例えば昨日、寒い夜にジャズを聴き、ロウソクの光でローストチキンを食べながら、あれ今日はいつだっけ?7月です。カレンダーをじっくり見ても、今日の日付がしっくりきません。

慣れ親しんだ時間の流れ方、ライフスタイル、文化、精神性、便利さは、日常にもうありません。期待するような返答が相手から帰ってくることは皆無。「空気読めへんのかっ」とひとり暖簾に腕押しすぎて疲労。言葉の壁で知りたいことはわからない、伝えたいことは伝わらない。日本ならすぐ手に入るものが手に入らない。日本の都市部の世界観と、オートラリアの田舎のそれとの間で宙ぶらり。便利さをお金で得る暮らしから、便利さは自然から借りてくる生活。太陽や月の軌道でさえ、慣れ親しんだ線を描かない。東京では週末ようやく神経がほぐれるかどうかのビリビリした精神状態が、今はひたすら雲や木の音を聴いて過ごす生活。静寂を獲得するために常に戦い続けた「バトル」も消滅。「働く」という概念が今まで生きてきた国とまったく違う。ホリデーではない、これが日常。これら一切が疲労につながり、移住後はいつも眠く、そして持病から痛みまですべてどっと吹き出てきました。

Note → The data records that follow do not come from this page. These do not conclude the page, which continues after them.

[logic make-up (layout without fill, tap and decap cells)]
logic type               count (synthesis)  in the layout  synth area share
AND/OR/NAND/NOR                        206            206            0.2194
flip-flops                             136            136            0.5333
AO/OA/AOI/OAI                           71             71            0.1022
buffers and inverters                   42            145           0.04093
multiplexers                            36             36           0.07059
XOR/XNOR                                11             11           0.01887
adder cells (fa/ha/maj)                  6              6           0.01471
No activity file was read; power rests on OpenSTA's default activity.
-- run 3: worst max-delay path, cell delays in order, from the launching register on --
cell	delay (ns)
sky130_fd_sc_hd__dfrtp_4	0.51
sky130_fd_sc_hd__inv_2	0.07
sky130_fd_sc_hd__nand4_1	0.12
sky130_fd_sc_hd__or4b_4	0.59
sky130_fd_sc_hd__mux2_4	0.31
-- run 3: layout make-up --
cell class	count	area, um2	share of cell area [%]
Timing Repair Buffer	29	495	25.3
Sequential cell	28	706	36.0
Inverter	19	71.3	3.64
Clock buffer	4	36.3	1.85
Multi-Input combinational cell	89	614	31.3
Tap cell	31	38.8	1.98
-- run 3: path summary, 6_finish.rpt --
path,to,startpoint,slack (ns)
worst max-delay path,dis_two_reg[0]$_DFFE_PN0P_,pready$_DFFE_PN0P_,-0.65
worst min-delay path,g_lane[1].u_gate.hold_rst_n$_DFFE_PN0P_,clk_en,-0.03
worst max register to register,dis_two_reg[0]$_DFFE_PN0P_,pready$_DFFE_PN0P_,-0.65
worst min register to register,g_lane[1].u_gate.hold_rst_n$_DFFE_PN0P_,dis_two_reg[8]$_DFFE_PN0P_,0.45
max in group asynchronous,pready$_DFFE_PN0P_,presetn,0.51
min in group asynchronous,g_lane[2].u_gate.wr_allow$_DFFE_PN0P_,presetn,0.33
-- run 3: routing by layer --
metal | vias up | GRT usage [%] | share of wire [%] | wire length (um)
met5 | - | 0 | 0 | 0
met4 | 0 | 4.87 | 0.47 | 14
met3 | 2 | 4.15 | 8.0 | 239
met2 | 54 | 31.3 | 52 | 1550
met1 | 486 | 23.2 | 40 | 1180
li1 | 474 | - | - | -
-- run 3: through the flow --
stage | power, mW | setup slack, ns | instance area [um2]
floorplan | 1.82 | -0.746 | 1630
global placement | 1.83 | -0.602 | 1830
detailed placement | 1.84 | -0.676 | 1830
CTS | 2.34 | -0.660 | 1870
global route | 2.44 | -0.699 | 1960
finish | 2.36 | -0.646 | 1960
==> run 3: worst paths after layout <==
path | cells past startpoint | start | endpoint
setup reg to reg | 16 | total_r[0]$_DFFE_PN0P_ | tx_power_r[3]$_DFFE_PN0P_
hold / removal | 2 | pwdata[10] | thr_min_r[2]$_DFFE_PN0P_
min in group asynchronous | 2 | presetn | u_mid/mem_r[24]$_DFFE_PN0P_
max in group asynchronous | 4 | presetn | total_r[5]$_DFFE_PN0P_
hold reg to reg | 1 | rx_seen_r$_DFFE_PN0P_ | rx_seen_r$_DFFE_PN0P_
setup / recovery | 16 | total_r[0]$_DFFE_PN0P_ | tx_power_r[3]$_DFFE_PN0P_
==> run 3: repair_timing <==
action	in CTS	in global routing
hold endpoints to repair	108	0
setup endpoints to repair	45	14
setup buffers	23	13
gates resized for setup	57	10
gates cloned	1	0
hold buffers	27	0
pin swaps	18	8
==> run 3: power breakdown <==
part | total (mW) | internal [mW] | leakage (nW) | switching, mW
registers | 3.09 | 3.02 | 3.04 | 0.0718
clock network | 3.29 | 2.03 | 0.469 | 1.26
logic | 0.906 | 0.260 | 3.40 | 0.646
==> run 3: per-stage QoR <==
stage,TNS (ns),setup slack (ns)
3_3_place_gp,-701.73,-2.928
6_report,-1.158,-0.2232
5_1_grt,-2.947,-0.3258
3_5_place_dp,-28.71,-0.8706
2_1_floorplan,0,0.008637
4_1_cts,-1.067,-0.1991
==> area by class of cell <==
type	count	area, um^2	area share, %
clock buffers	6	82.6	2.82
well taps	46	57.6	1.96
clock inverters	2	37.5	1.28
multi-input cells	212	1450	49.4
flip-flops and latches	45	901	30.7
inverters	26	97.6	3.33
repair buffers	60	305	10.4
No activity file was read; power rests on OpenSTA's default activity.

これはずばり、期待をしすぎていることが原因で、不調になっています。過去の私をオーストラリアに一緒につれてきて、期待している心地のよい道を行けると決めていたのです。

ぐるぐるまわる「期待」を自らまわし続けて、イライラしていました。イライラするから身体が痛いのか、身体が痛むから落胆するのか、負のスパイラル。...に突入する前に、意識のリセットです[手(パー)]


まず、期待を手放しました。どうやって手放すかのアイデアをいくつか書いてみました。

1.ジャッジ(善悪の判断を自ら)しない

以前慣れ親しんだ生活のことを本気で恋しがったり、悔やんだりしない。ここにないものはない、なら良い意味であきらめる。新しい習慣、新しい生活、やりなおし(別居後の)新婚生活、あるがままをあるがままに受け入れる。ひとつひとつの物事に対して、好きも嫌いもありません。ただ、それをそれとして受け入れるだけです。物事はそこにあり(起こり)、そこに今「私」はここに居るだけだということです。人付き合いもそう、日々のできごとに対してもそう。好きも嫌いもなく、ものごとが起こっていくだけ。判断をしないで、心地よいと感じるものを自然に選んでいく。


2.過去の自分を話さない

ある日、ご近所さんと話していた時、私は自分が過去に存在していることに気づきました。過去の自分や昔の仕事のことばかり話していたのです。そして感情も(もれなく)セットでくっついていました。新しい場所では、誰もあなたが何者であるかを知りません。自分が何者かを伝えるために、履歴書に書いてあることや、過去の自分を話しがちです。すると、「今の自分」は消えていきます。今の自分は、過去には存在せず、過去の自分は、未来にも存在しないのに、です。
過去は過去でいいのです。今は「今を生きる」ことに集中したいからこそ、過去に執着しないということです。また心を「過去」に戻さないのと同時に、今の状況から逃げるための「未来」についても話しません。今をせいいっぱい生きるだけです。


3.今を受け入れ、どっぷりと浸かる

今の環境をそのままで受け入れる。例えば、あれがないこれがないと言わない。食にしても、食材を求めて探す事をやめました。今あるものや旬のものを使う、というよりもはや究極で菜園にあるものを使っています。頭でひねり出した英語が通じなくても、もういいやと思うようになりました。言語で失敗しても、ハグしたり目から伝えられることには失敗がありません。今にどっぷりと居ることで、自然と楽しさを感じれるようになるのは素敵な効能です。


4.感情をコントロールする

イライラすると、一人になる。外へ出て、新鮮な空気を吸う。コントロールできないレベルの感情の淵に落ちてしまうと知っているならば、その前に周りに相談して、自分で感情をコントロールできるような環境作りを事前に整備する。この項目は今は少し易しくなりましたが、長くとても辛い「修行」でした。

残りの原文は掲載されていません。